Logical managers use this facility to provide an application-level data structure. The simplest would just store a single IRON object that is loaded from TUNGSTEN or stored back as a whole, enclosed in a simple locking wrapper so at most one transaction may have a write lock, with copy-on-write so readers may read the current value even while it's write locked. A more complex logical manager would implement something like an SQL table, a set of IRON objects as 'rows' with a list of attributes that should be indexed. In this case, the logical manager might store the objects themselves with a numeric row ID as the key, then represent the indices by storing records with values of the indexed attributes as keys, and lists of row IDs as the value. Since IRON objects may be nested, the logical storage manager may in turn invoke other logical storage managers, and let them use the storage within the outer object ID's region of the file store by making them use a prefix on their keys (such as the row ID in the last example).
The local storage manager is, in turn, isolated from application code by the distributed storage manager, which uses the local storage manager on each node, and communications with other nodes via WOLFRAM, to present the applications with a choosable trade-off of global consensus versus speed and availability when the network is partitioned.

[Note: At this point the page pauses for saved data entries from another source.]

--- config.mk ---
export PLATFORM = sky130hd
export DESIGN_NAME = ntt_butterfly_post_flat
export DESIGN_NICKNAME = d
export VERILOG_FILES = /design/src/rtl/ntt_butterfly_post_if.sv /design/src/rtl/ntt_butterfly_post.sv /design/src/flat_wrapper.sv
export SDC_FILE = /design/constraint.sdc
export NUM_CORES = 1
export LEC_CHECK = 0
export CAP_MARGIN = 5
export CORE_MARGIN = 4
export CORE_UTILIZATION = 54
export CTS_BUF_LIST = sky130_fd_sc_hd__clkbuf_4
export CTS_CLUSTER_DIAMETER = 80
export DETAILED_ROUTE_END_ITERATION = 16
export PLACE_DENSITY = 0.9
export SKIP_LAST_GASP = 1
export SYNTH_ARGS = -nofsm -noshare
export SYNTH_HDL_FRONTEND = slang
export SYNTH_SLANG_ARGS = --single-unit
--- constraint.sdc ---
create_clock -name clk -period 2.8 [get_ports clk]
set_input_delay 0.56 -clock clk [delete_from_list [all_inputs] [get_ports clk]]
set_output_delay 0.56 -clock clk [all_outputs]
set_load 0.005 [all_outputs]
`src/rtl/mem_arbiter_pkg.sv`:
```
// mem_arbiter_pkg: shared controller constants -- arbiter owner/state codes and CPU FSM state codes.
package mem_arbiter_pkg;

    // Arbiter state doubles as the owner code seen on the owner status port.
    typedef enum logic [1:0] {
        ARB_IDLE = 2'b00,
        ARB_CPU  = 2'b01,
        ARB_DMA  = 2'b10
    } arb_state_t;

    typedef enum logic [1:0] {
        CPU_FETCH  = 2'b00,
        CPU_DECODE = 2'b01,
        CPU_EXEC   = 2'b10,
        CPU_MEM    = 2'b11
    } cpu_state_t;

    // Wide enough for MAX_BURST up to 16.
    localparam int BURST_W = 4;

endpackage

```
`src/rtl/mem_arbiter_burst_counter.sv`:
```
// burst_counter: saturating count of granted cycles for the current owner, flags the burst limit.
module burst_counter
    import mem_arbiter_pkg::*;
#(
    parameter int MAX_BURST = 4
) (
    input  logic clk,
    input  logic reset,
    input  logic clr,
    input  logic inc,
    output logic at_max
);

    localparam logic [BURST_W-1:0] LAST = BURST_W'(MAX_BURST - 1);

    logic [BURST_W-1:0] count;

    always_ff @(posedge clk or negedge reset) begin
        if (!reset)
            count <= '0;
        else if (clr)
            count <= '0;
        else if (inc && !at_max)
            count <= count + 1'b1;
    end

    assign at_max = count == LAST;

endmodule

```
`src/rtl/mem_arbiter.sv`:
```
// mem_arbiter: two-port (CPU/DMA) arbiter onto a single synchronous-read memory with bounded bursts.
module mem_arbiter
    import mem_arbiter_pkg::*;
#(
    parameter int ADDR_W    = 32,
    parameter int DATA_W    = 32,
    parameter int MAX_BURST = 4
) (
    input  logic              clk,
    input  logic              reset,
    input  logic              cpu_req,
    input  logic              cpu_we,
    input  logic [ADDR_W-1:0] cpu_addr,
    input  logic [DATA_W-1:0] cpu_wdata,
    output logic              cpu_gnt,
    output logic              cpu_rvalid,
    input  logic              dma_req,
    input  logic              dma_we,
    input  logic [ADDR_W-1:0] dma_addr,
    input  logic [DATA_W-1:0] dma_wdata,
    output logic              dma_gnt,
    output logic              dma_rvalid,
    output logic [DATA_W-1:0] rdata,
    output logic              mem_we,
    output logic [ADDR_W-1:0] mem_addr,
    output logic [DATA_W-1:0] mem_wdata,
    input  logic [DATA_W-1:0] mem_rdata,
    output logic [1:0]        owner
);

    arb_state_t state, state_nx, last_owner;
    logic       at_max;
    logic       changing;

    always_comb begin
        state_nx = state;
        case (state)
            ARB_IDLE: state_nx = (cpu_req && dma_req) ? (last_owner == ARB_CPU ? ARB_DMA : ARB_CPU) :
                                 cpu_req ? ARB_CPU : dma_req ? ARB_DMA : ARB_IDLE;
            // Stay while requesting unless the burst limit is hit with the other side waiting.
            ARB_CPU:  state_nx = (cpu_req && !(at_max && dma_req)) ? ARB_CPU : dma_req ? ARB_DMA : ARB_IDLE;
            ARB_DMA:  state_nx = (dma_req && !(at_max && cpu_req)) ? ARB_DMA : cpu_req ? ARB_CPU : ARB_IDLE;
            default:  state_nx = ARB_IDLE;
        endcase
    end

    assign changing = state_nx != state;

    always_ff @(posedge clk or negedge reset) begin
        if (!reset) begin
            state      <= ARB_IDLE;
            last_owner <= ARB_DMA;
            cpu_rvalid <= 1'b0;
            dma_rvalid <= 1'b0;
        end else begin
            state      <= state_nx;
            cpu_rvalid <= cpu_gnt && !cpu_we;
            dma_rvalid <= dma_gnt && !dma_we;
            if (changing && state != ARB_IDLE)
                last_owner <= state;
        end
    end

    burst_counter #(.MAX_BURST(MAX_BURST)) u_burst (
        .clk    (clk),
        .reset  (reset),
        .clr    (changing),
        .inc    (cpu_gnt || dma_gnt),
        .at_max (at_max)
    );

    assign cpu_gnt   = state == ARB_CPU && cpu_req;
    assign dma_gnt   = state == ARB_DMA && dma_req;
    assign mem_we    = (cpu_gnt && cpu_we) || (dma_gnt && dma_we);
    assign mem_addr  = cpu_gnt ? cpu_addr : dma_gnt ? dma_addr : '0;
    assign mem_wdata = cpu_gnt ? cpu_wdata : dma_gnt ? dma_wdata : '0;
    assign rdata     = mem_rdata;
    assign owner     = state;

endmodule

```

Now, my original plan for the physical local storage manager was to use a giant B-Tree, split across all the available disks, with copy-on-write propagation of changes up the tree to create a new root pointer to provide ACID properties. The B-Tree would have variable length entries, mapping a variable-length key to either an inline record value (if it's small) or a pointer to the record value on disk. Pointers to locations on disk, be they internal pointers to child nodes in the index tree or pointers to data, can be stored variable-length as well, making the system efficient on small disks while still handling large disks. Since the entries are variable-length, splitting of index nodes could be done on the byte size rather than on the number of entries.
The keys of the B-Tree would be composed by concatenating the volume ID, the entity ID, the object ID, and whatever string the logical storage manager wanted to use as its own key. Thus, the logical storage manager gets to use the B-Tree to handle the internal structure of the object; the whole system really is a single B-Tree. This makes access nice and efficient; the system can locate a small-grained record out of a huge disk array in very few disk accesses, especially since the upper levels of the B-Tree would tend to remain cached.
I chose to expose the key-value nature of the B-Tree to the logical storage managers, since it's quite a universal abstraction upon which to build data structures; certainly much easier to work with than the POSIX approach of providing a byte vector "file".
However, I have since began to worry about the one situation I know of in which a key-value mapping is insufficient to build data structures, one in which just having access to a raw array of fixed-size blocks would be preferred. And this situation is when you're wanting to use multi-dimensional keys.